Durante a ação, foram registradas múltiplas explosões, inclusive na região do palácio presidencial e do Conselho de Segurança Nacional. Cidades como Isfahan, Qom, Karaj, Tabriz e Kermanshah também registraram ataques.

O presidente Donald Trump comentou o ocorrido por meio das redes sociais. Segundo ele, “Os Estados Unidos estão realizando uma operação em grande escala e continuada para impedir que a ditadura má e radical ameace os Estados Unidos e o núcleo de nosso interesse de segurança nacional. Vamos destruir seus mísseis e enterrar sua indústria de mísseis. Será totalmente destruída. Vamos aniquilar sua Marinha”, declarou.

pic.twitter.com/BZuJDudLej — Donald J. Trump (@realDonaldTrump) February 28, 2026

Trump afirmou ainda que seu objetivo “é defender os americanos eliminando as ameaças iminentes do regime iraniano”, que ele definiu como um “grupo selvagem e de gente terrível, cujas atividades ameaçadoras colocam em perigo os Estados Unidos”, bem como suas tropas, bases no exterior e aliados em todo o mundo.

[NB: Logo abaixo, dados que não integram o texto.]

Background: an optimization exercise with open tools, aiming at small area. Do not read the settings as production practice.
Only simulation tests tie the RTL to the original design; equivalence was not proved.
Power is estimated from default activity; no workload was simulated.

### flow/run.sh
#!/bin/bash
# synth_recipe.tcl (not shown) runs the flow's synth.tcl, then flattens the netlist and writes it again
# the make line also repeats each setting of config.mk as NAME=value (left out here)
make -C /OpenROAD-flow-scripts/flow DESIGN_CONFIG=/design/flow/config.mk WORK_HOME=/design/flow/orfs CLKGATE_MAP_FILE= SYNTH_SCRIPT=/design/flow/synth_recipe.tcl finish
### flow/config.mk
export PLATFORM = sky130hd
export DESIGN_NAME = pse_synth
export DESIGN_NICKNAME = pse_synth
export VERILOG_FILES = /design/flow/design.v
export SDC_FILE = /design/flow/constraint.sdc
export NUM_CORES = 4
export LEC_CHECK = 0
export CAP_MARGIN = 20
export CORE_MARGIN = 2
export CORE_UTILIZATION = 30
export SLEW_MARGIN = 20
### flow/constraint.sdc
create_clock -name core_clock -period 14.0 [get_ports {clk}]
set_input_delay 2.8000 -clock core_clock [delete_from_list [all_inputs] [get_ports {clk}]]
set_output_delay 2.8000 -clock core_clock [all_outputs]
set_load 0.01 [all_outputs]
### flow/design.v
module pse_sine_rom (
    input  wire [7:0] addr,
    output reg  [7:0] data
);
    always @(*) begin
        case (addr)
            8'd0: data = 8'd128;
            8'd1: data = 8'd131;
            8'd2: data = 8'd134;
            8'd3: data = 8'd137;
            8'd4: data = 8'd140;
            8'd5: data = 8'd144;
            8'd6: data = 8'd147;
            8'd7: data = 8'd150;
            8'd8: data = 8'd153;
            8'd9: data = 8'd156;
            8'd10: data = 8'd159;
            8'd11: data = 8'd162;
            8'd12: data = 8'd165;
            8'd13: data = 8'd168;
            8'd14: data = 8'd171;
            8'd15: data = 8'd174;
            8'd16: data = 8'd177;
            8'd17: data = 8'd179;
            8'd18: data = 8'd182;
            8'd19: data = 8'd185;
            8'd20: data = 8'd188;
            8'd21: data = 8'd191;
            8'd22: data = 8'd193;
            8'd23: data = 8'd196;
            8'd24: data = 8'd199;
            8'd25: data = 8'd201;
            8'd26: data = 8'd204;
            8'd27: data = 8'd206;
            8'd28: data = 8'd209;
            8'd29: data = 8'd211;
            8'd30: data = 8'd213;
            8'd31: data = 8'd216;
            8'd32: data = 8'd218;
            8'd33: data = 8'd220;
            8'd34: data = 8'd222;
            8'd35: data = 8'd224;
            8'd36: data = 8'd226;
            8'd37: data = 8'd228;
            8'd38: data = 8'd230;
            8'd39: data = 8'd232;
            8'd40: data = 8'd234;
            8'd41: data = 8'd235;
            8'd42: data = 8'd237;
            8'd43: data = 8'd239;
            8'd44: data = 8'd240;
            8'd45: data = 8'd241;
            8'd46: data = 8'd243;
            8'd47: data = 8'd244;
            8'd48: data = 8'd245;
            8'd49: data = 8'd246;
            8'd50: data = 8'd248;
            8'd51: data = 8'd249;
            8'd52: data = 8'd250;
            8'd53: data = 8'd250;
            8'd54: data = 8'd251;
            8'd55: data = 8'd252;
            8'd56: data = 8'd253;
            8'd57: data = 8'd253;
            8'd58: data = 8'd254;
            8'd59: data = 8'd254;
            8'd60: data = 8'd254;
            8'd61: data = 8'd255;
            8'd62: data = 8'd255;
            8'd63: data = 8'd255;
            8'd64: data = 8'd255;
            8'd65: data = 8'd255;
            8'd66: data = 8'd255;
            8'd67: data = 8'd255;
            8'd68: data = 8'd254;
            8'd69: data = 8'd254;
            8'd70: data = 8'd254;
            8'd71: data = 8'd253;
            8'd72: data = 8'd253;
            8'd73: data = 8'd252;
            8'd74: data = 8'd251;
            8'd75: data = 8'd250;
            8'd76: data = 8'd250;
            8'd77: data = 8'd249;
            8'd78: data = 8'd248;
            8'd79: data = 8'd246;
            8'd80: data = 8'd245;
            8'd81: data = 8'd244;
            8'd82: data = 8'd243;
            8'd83: data = 8'd241;
            8'd84: data = 8'd240;
            8'd85: data = 8'd239;
            8'd86: data = 8'd237;
            8'd87: data = 8'd235;
            8'd88: data = 8'd234;
            8'd89: data = 8'd232;
            8'd90: data = 8'd230;
            8'd91: data = 8'd228;
            8'd92: data = 8'd226;
            8'd93: data = 8'd224;
            8'd94: data = 8'd222;
            8'd95: data = 8'd220;
            8'd96: data = 8'd218;
            8'd97: data = 8'd216;
            8'd98: data = 8'd213;
            8'd99: data = 8'd211;
            8'd100: data = 8'd209;
            8'd101: data = 8'd206;
            8'd102: data = 8'd204;
            8'd103: data = 8'd201;
            8'd104: data = 8'd199;
            8'd105: data = 8'd196;
            8'd106: data = 8'd193;
            8'd107: data = 8'd191;
            8'd108: data = 8'd188;
            8'd109: data = 8'd185;
            8'd110: data = 8'd182;
            8'd111: data = 8'd179;
            8'd112: data = 8'd177;
            8'd113: data = 8'd174;
            8'd114: data = 8'd171;
            8'd115: data = 8'd168;
            8'd116: data = 8'd165;
            8'd117: data = 8'd162;
            8'd118: data = 8'd159;
            8'd119: data = 8'd156;
            8'd120: data = 8'd153;
            8'd121: data = 8'd150;
            8'd122: data = 8'd147;
            8'd123: data = 8'd144;
            8'd124: data = 8'd140;
            8'd125: data = 8'd137;
            8'd126: data = 8'd134;
            8'd127: data = 8'd131;
            8'd128: data = 8'd128;
            8'd129: data = 8'd125;
            8'd130: data = 8'd122;
            8'd131: data = 8'd119;
            8'd132: data = 8'd116;
            8'd133: data = 8'd112;
            8'd134: data = 8'd109;
            8'd135: data = 8'd106;
            8'd136: data = 8'd103;
            8'd137: data = 8'd100;
            8'd138: data = 8'd97;
            8'd139: data = 8'd94;
            8'd140: data = 8'd91;
            8'd141: data = 8'd88;
            8'd142: data = 8'd85;
            8'd143: data = 8'd82;
            8'd144: data = 8'd79;
            8'd145: data = 8'd77;
            8'd146: data = 8'd74;
            8'd147: data = 8'd71;
            8'd148: data = 8'd68;
            8'd149: data = 8'd65;
            8'd150: data = 8'd63;
            8'd151: data = 8'd60;
            8'd152: data = 8'd57;
            8'd153: data = 8'd55;
            8'd154: data = 8'd52;
            8'd155: data = 8'd50;
            8'd156: data = 8'd47;
            8'd157: data = 8'd45;
            8'd158: data = 8'd43;
            8'd159: data = 8'd40;
            8'd160: data = 8'd38;
            8'd161: data = 8'd36;
            8'd162: data = 8'd34;
            8'd163: data = 8'd32;
            8'd164: data = 8'd30;
            8'd165: data = 8'd28;
            8'd166: data = 8'd26;
            8'd167: data = 8'd24;
            8'd168: data = 8'd22;
            8'd169: data = 8'd21;
            8'd170: data = 8'd19;
            8'd171: data = 8'd17;
            8'd172: data = 8'd16;
            8'd173: data = 8'd15;
            8'd174: data = 8'd13;
            8'd175: data = 8'd12;
            8'd176: data = 8'd11;
            8'd177: data = 8'd10;
            8'd178: data = 8'd8;
            8'd179: data = 8'd7;
            8'd180: data = 8'd6;
            8'd181: data = 8'd6;
            8'd182: data = 8'd5;
            8'd183: data = 8'd4;
            8'd184: data = 8'd3;
            8'd185: data = 8'd3;
            8'd186: data = 8'd2;
            8'd187: data = 8'd2;
            8'd188: data = 8'd2;
            8'd189: data = 8'd1;
            8'd190: data = 8'd1;
            8'd191: data = 8'd1;
            8'd192: data = 8'd1;
            8'd193: data = 8'd1;
            8'd194: data = 8'd1;
            8'd195: data = 8'd1;
            8'd196: data = 8'd2;
            8'd197: data = 8'd2;
            8'd198: data = 8'd2;
            8'd199: data = 8'd3;
            8'd200: data = 8'd3;
            8'd201: data = 8'd4;
            8'd202: data = 8'd5;
            8'd203: data = 8'd6;
            8'd204: data = 8'd6;
            8'd205: data = 8'd7;
            8'd206: data = 8'd8;
            8'd207: data = 8'd10;
            8'd208: data = 8'd11;
            8'd209: data = 8'd12;
            8'd210: data = 8'd13;
            8'd211: data = 8'd15;
            8'd212: data = 8'd16;
            8'd213: data = 8'd17;
            8'd214: data = 8'd19;
            8'd215: data = 8'd21;
            8'd216: data = 8'd22;
            8'd217: data = 8'd24;
            8'd218: data = 8'd26;
            8'd219: data = 8'd28;
            8'd220: data = 8'd30;
            8'd221: data = 8'd32;
            8'd222: data = 8'd34;
            8'd223: data = 8'd36;
            8'd224: data = 8'd38;
            8'd225: data = 8'd40;
            8'd226: data = 8'd43;
            8'd227: data = 8'd45;
            8'd228: data = 8'd47;
            8'd229: data = 8'd50;
            8'd230: data = 8'd52;
            8'd231: data = 8'd55;
            8'd232: data = 8'd57;
            8'd233: data = 8'd60;
            8'd234: data = 8'd63;
            8'd235: data = 8'd65;
            8'd236: data = 8'd68;
            8'd237: data = 8'd71;
            8'd238: data = 8'd74;
            8'd239: data = 8'd77;
            8'd240: data = 8'd79;
            8'd241: data = 8'd82;
            8'd242: data = 8'd85;
            8'd243: data = 8'd88;
            8'd244: data = 8'd91;
            8'd245: data = 8'd94;
            8'd246: data = 8'd97;
            8'd247: data = 8'd100;
            8'd248: data = 8'd103;
            8'd249: data = 8'd106;
            8'd250: data = 8'd109;
            8'd251: data = 8'd112;
            8'd252: data = 8'd116;
            8'd253: data = 8'd119;
            8'd254: data = 8'd122;
            8'd255: data = 8'd125;
            default: data = 8'd128;
        endcase
    end
endmodule
module pse_divider (
    input  wire [9:0] rem,
    input  wire       bit_in,
    output wire       q,
    output wire [9:0] rem_next
);
    wire [10:0] t    = {rem, bit_in};
    wire [11:0] diff = {1'b0, t} - 12'd750;
    assign q        = ~diff[11];
    assign rem_next = q ? diff[9:0] : t[9:0];
endmodule
module pse_sample_path (
    input  wire        clk,
    input  wire        rst,
    input  wire        strobe,
    input  wire        outen,
    input  wire [30:0] inc,
    input  wire [2:0]  kind,
    input  wire [16:0] duty,
    input  wire [16:0] level,
    output reg  [31:0] phase,
    output reg  [7:0]  last_sample
);
    wire [15:0] idx = phase[31:16];
    wire [7:0] sine_byte;
    pse_sine_rom u_rom (.addr(idx[15:8]), .data(sine_byte));
    reg [7:0] raw;
    always @(*) begin
        case (kind)
            3'd0:    raw = ({1'b0, idx} < duty) ? 8'd255 : 8'd0;           
            3'd1:    raw = idx[15] ? (8'd255 - idx[14:7]) : idx[14:7];     
            3'd2:    raw = idx[15:8];                                      
            3'd3:    raw = sine_byte;                                      
            default: raw = 8'd128;                                         
        endcase
    end
    wire [25:0] scaled = raw * level;
    wire [24:0] offset = (25'd65536 - {8'd0, level}) << 7;
    wire [26:0] mixed  = scaled + offset + 27'd32768;
    always @(posedge clk) begin
        if (rst) begin
            phase       <= 32'd0;
            last_sample <= 8'd128;
        end else if (strobe) begin
            if (outen) begin
                phase       <= phase + {1'b0, inc};
                last_sample <= mixed[23:16];
            end else begin
                last_sample <= 8'd128;
            end
        end
    end
endmodule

O Irã reagiu à ação militar lançando ataques retaliatórios contra Israel, onde os sistemas de defesa antiaérea foram ativados. Uma base militar norte-americana no país também foi alvo de um ataque com mísseis. A reação iraniana foi confirmada pela televisão estatal do país. “Colunas de fumaça subiram em alguns pontos de Teerã depois que várias explosões foram ouvidas”, informou a emissora antes de o sinal ser interrompido.

Já a Guarda Revolucionária do Irã informou o início da primeira onda de mísseis e drones contra Israel logo após os ataques dos EUA e de Israel. “Em resposta à agressão do inimigo hostil e criminoso contra a República Islâmica do Irã, começou a primeira onda de amplos ataques com mísseis e drones da República Islâmica do Irã em direção aos territórios ocupados”, afirmou a instituição em comunicado.